Collection entries
## src/rtl/cond_pkg.sv

```systemverilog
`default_nettype none
// ============================================================================
//  Module      : cond_pkg
//  Description : Shared constants and elaboration helpers for the cond chain.
//                Holds the default XOR keys, the supported stage-count limit
//                and a popcount used to size the registered portion of the
//                chain from its stage mask.
//  Revision    : 1.0 - initial parametrised release
// ============================================================================
package cond_pkg;

    localparam int          C_MAX_STAGES = 16;
    localparam logic [15:0] C_KEY_A      = 16'h0F0F;
    localparam logic [15:0] C_KEY_B      = 16'hF0F0;

    // Number of registered stages selected by a stage mask.
    function automatic int popcount(input logic [C_MAX_STAGES-1:0] mask);
        int n;
        n = 0;
        for (int i = 0; i < C_MAX_STAGES; i++) begin
            if (mask[i]) n++;
        end
        return n;
    endfunction

endpackage
`default_nettype wire

```

## src/rtl/cond_stage.sv

```systemverilog
`default_nettype none
// ============================================================================
//  Module      : cond_stage
//  Description : One registered chain stage. Holds a single word, applies an
//                XOR key that alternates between KEY_A and KEY_B on every
//                word loaded, and exposes valid/ready handshakes on both
//                sides. The stage accepts whenever it is empty or its word is
//                being taken downstream in the same cycle.
//  Ports       : clk, rst        - clock, asynchronous active-high reset
//                i_flush         - synchronous clear of valid and key parity
//                i_in_valid/o_in_ready/i_in_data    - upstream handshake
//                o_out_valid/i_out_ready/o_out_data - downstream handshake
//  Revision    : 1.0 - initial parametrised release
// ============================================================================
module cond_stage #(
    parameter int                   DATA_BITS = 16,
    parameter logic [DATA_BITS-1:0] KEY_A     = '0,
    parameter logic [DATA_BITS-1:0] KEY_B     = '0
) (
    input  logic                 clk,
    input  logic                 rst,
    input  logic                 i_flush,
    input  logic                 i_in_valid,
    output logic                 o_in_ready,
    input  logic [DATA_BITS-1:0] i_in_data,
    output logic                 o_out_valid,
    input  logic                 i_out_ready,
    output logic [DATA_BITS-1:0] o_out_data
);

    logic                 r_valid;
    logic                 r_toggle;
    logic [DATA_BITS-1:0] r_data;

    // Raw acceptance; the chain top adds the flush/reset gating for the
    // external port, flush is resolved inside the register update below.
    assign o_in_ready  = !r_valid || i_out_ready;
    assign o_out_valid = r_valid;
    assign o_out_data  = r_data;

    always_ff @(posedge clk or posedge rst) begin
        if (rst) begin
            r_valid  <= 1'b0;
            r_toggle <= 1'b0;
            r_data   <= '0;
        end else if (i_flush) begin
            // Data is deliberately kept; only occupancy and key parity clear.
            r_valid  <= 1'b0;
            r_toggle <= 1'b0;
        end else if (o_in_ready) begin
            r_valid <= i_in_valid;
            if (i_in_valid) begin
                r_data   <= i_in_data ^ (r_toggle ? KEY_B : KEY_A);
                r_toggle <= ~r_toggle;
            end
        end
    end

endmodule
`default_nettype wire

```

## src/rtl/cond_chain.sv

```systemverilog
`default_nettype none
// ============================================================================
//  Module      : cond_chain
//  Description : Configurable N-position datapath. Each position whose mask
//                bit is set is a registered XOR stage (cond_stage); cleared
//                bits are pure wire bypasses. Positions are linked by
//                valid/ready with full backpressure; the ready path ripples
//                combinationally back from ib_out_ready. ib_flush empties the
//                chain and restarts the key parity in one cycle.
//  Ports       : ib_clk, ib_rst  - clock, asynchronous active-high reset
//                ib_flush        - synchronous flush
//                ib_in_valid/ob_in_ready/ivG_data   - input handshake
//                ob_out_valid/ib_out_ready/ovG_data - output handshake
//                ovG_count       - saturating count of output handshakes
//  Options     : COND_CHAIN_STATS_EN - build the output handshake counter;
//                without it ovG_count is tied to zero.
//  Limits      : PAR_STAGES must be within 1..16.
//  Revision    : 1.0 - initial parametrised release
// ============================================================================
module cond_chain
    import cond_pkg::*;
#(
    parameter int                       PAR_DATA_BITS  = 16,
    parameter int                       PAR_STAGES     = 4,
    parameter logic [PAR_STAGES-1:0]    PAR_STAGE_MASK = 4'b1111,
    parameter logic [PAR_DATA_BITS-1:0] PAR_XOR_KEY_A  = C_KEY_A,
    parameter logic [PAR_DATA_BITS-1:0] PAR_XOR_KEY_B  = C_KEY_B,
    parameter int                       PAR_CNT_BITS   = 16
) (
    input  logic                     ib_clk,
    input  logic                     ib_rst,
    input  logic                     ib_flush,
    input  logic                     ib_in_valid,
    output logic                     ob_in_ready,
    input  logic [PAR_DATA_BITS-1:0] ivG_data,
    output logic                     ob_out_valid,
    input  logic                     ib_out_ready,
    output logic [PAR_DATA_BITS-1:0] ovG_data,
    output logic [PAR_CNT_BITS-1:0]  ovG_count
);

    localparam int C_NUM_REG = popcount(C_MAX_STAGES'(PAR_STAGE_MASK));

    genvar s;
    generate
        for (s = 0; s < PAR_STAGES; s++) begin : g_pos
            // Word arriving at / leaving this position, and the ready seen
            // on each side of it.
            logic                     w_in_valid;
            logic [PAR_DATA_BITS-1:0] w_in_data;
            logic                     w_in_ready;
            logic                     w_out_valid;
            logic [PAR_DATA_BITS-1:0] w_out_data;
            logic                     w_out_ready;

            if (s == 0) begin : g_head
                assign w_in_valid = ib_in_valid;
                assign w_in_data  = ivG_data;
            end else begin : g_link
                assign w_in_valid = g_pos[s-1].w_out_valid;
                assign w_in_data  = g_pos[s-1].w_out_data;
            end

            if (s == PAR_STAGES - 1) begin : g_tail
                assign w_out_ready = ib_out_ready;
            end else begin : g_next
                assign w_out_ready = g_pos[s+1].w_in_ready;
            end

            if (PAR_STAGE_MASK[s]) begin : g_reg
                cond_stage #(
                    .DATA_BITS (PAR_DATA_BITS),
                    .KEY_A     (PAR_XOR_KEY_A),
                    .KEY_B     (PAR_XOR_KEY_B)
                ) u_stage (
                    .clk         (ib_clk),
                    .rst         (ib_rst),
                    .i_flush     (ib_flush),
                    .i_in_valid  (w_in_valid),
                    .o_in_ready  (w_in_ready),
                    .i_in_data   (w_in_data),
                    .o_out_valid (w_out_valid),
                    .i_out_ready (w_out_ready),
                    .o_out_data  (w_out_data)
                );
            end else begin : g_bypass
                assign w_out_valid = w_in_valid;
                assign w_out_data  = w_in_data;
                assign w_in_ready  = w_out_ready;
            end
        end

        if (C_NUM_REG == 0) begin : g_passthru
            // No storage: flush must refuse the word on both sides at once.
            assign ob_in_ready  = ib_out_ready && !ib_flush;
            assign ob_out_valid = ib_in_valid && !ib_flush;
        end else begin : g_chain
            assign ob_in_ready  = !ib_rst && !ib_flush && g_pos[0].w_in_ready;
            assign ob_out_valid = g_pos[PAR_STAGES-1].w_out_valid;
        end
    endgenerate

    assign ovG_data = g_pos[PAR_STAGES-1].w_out_data;

`ifdef COND_CHAIN_STATS_EN
    logic                    w_take;
    logic [PAR_CNT_BITS-1:0] r_count;

    // A handshake coinciding with flush is overridden and not counted.
    assign w_take = ob_out_valid && ib_out_ready && !ib_flush;

    always_ff @(posedge ib_clk or posedge ib_rst) begin
        if (ib_rst) begin
            r_count <= '0;
        end else if (w_take && (r_count != '1)) begin
            r_count <= r_count + 1'b1;
        end
    end

    assign ovG_count = r_count;
`else
    assign ovG_count = '0;
`endif

endmodule
`default_nettype wire

```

- WHAT NEEDS TO BE DONE
Check every line of the data, and copy the ones that contain "popcount".

- EXERCISE RESULT
//                and a popcount used to size the registered portion of the
    function automatic int popcount(input logic [C_MAX_STAGES-1:0] mask);
    localparam int C_NUM_REG = popcount(C_MAX_STAGES'(PAR_STAGE_MASK));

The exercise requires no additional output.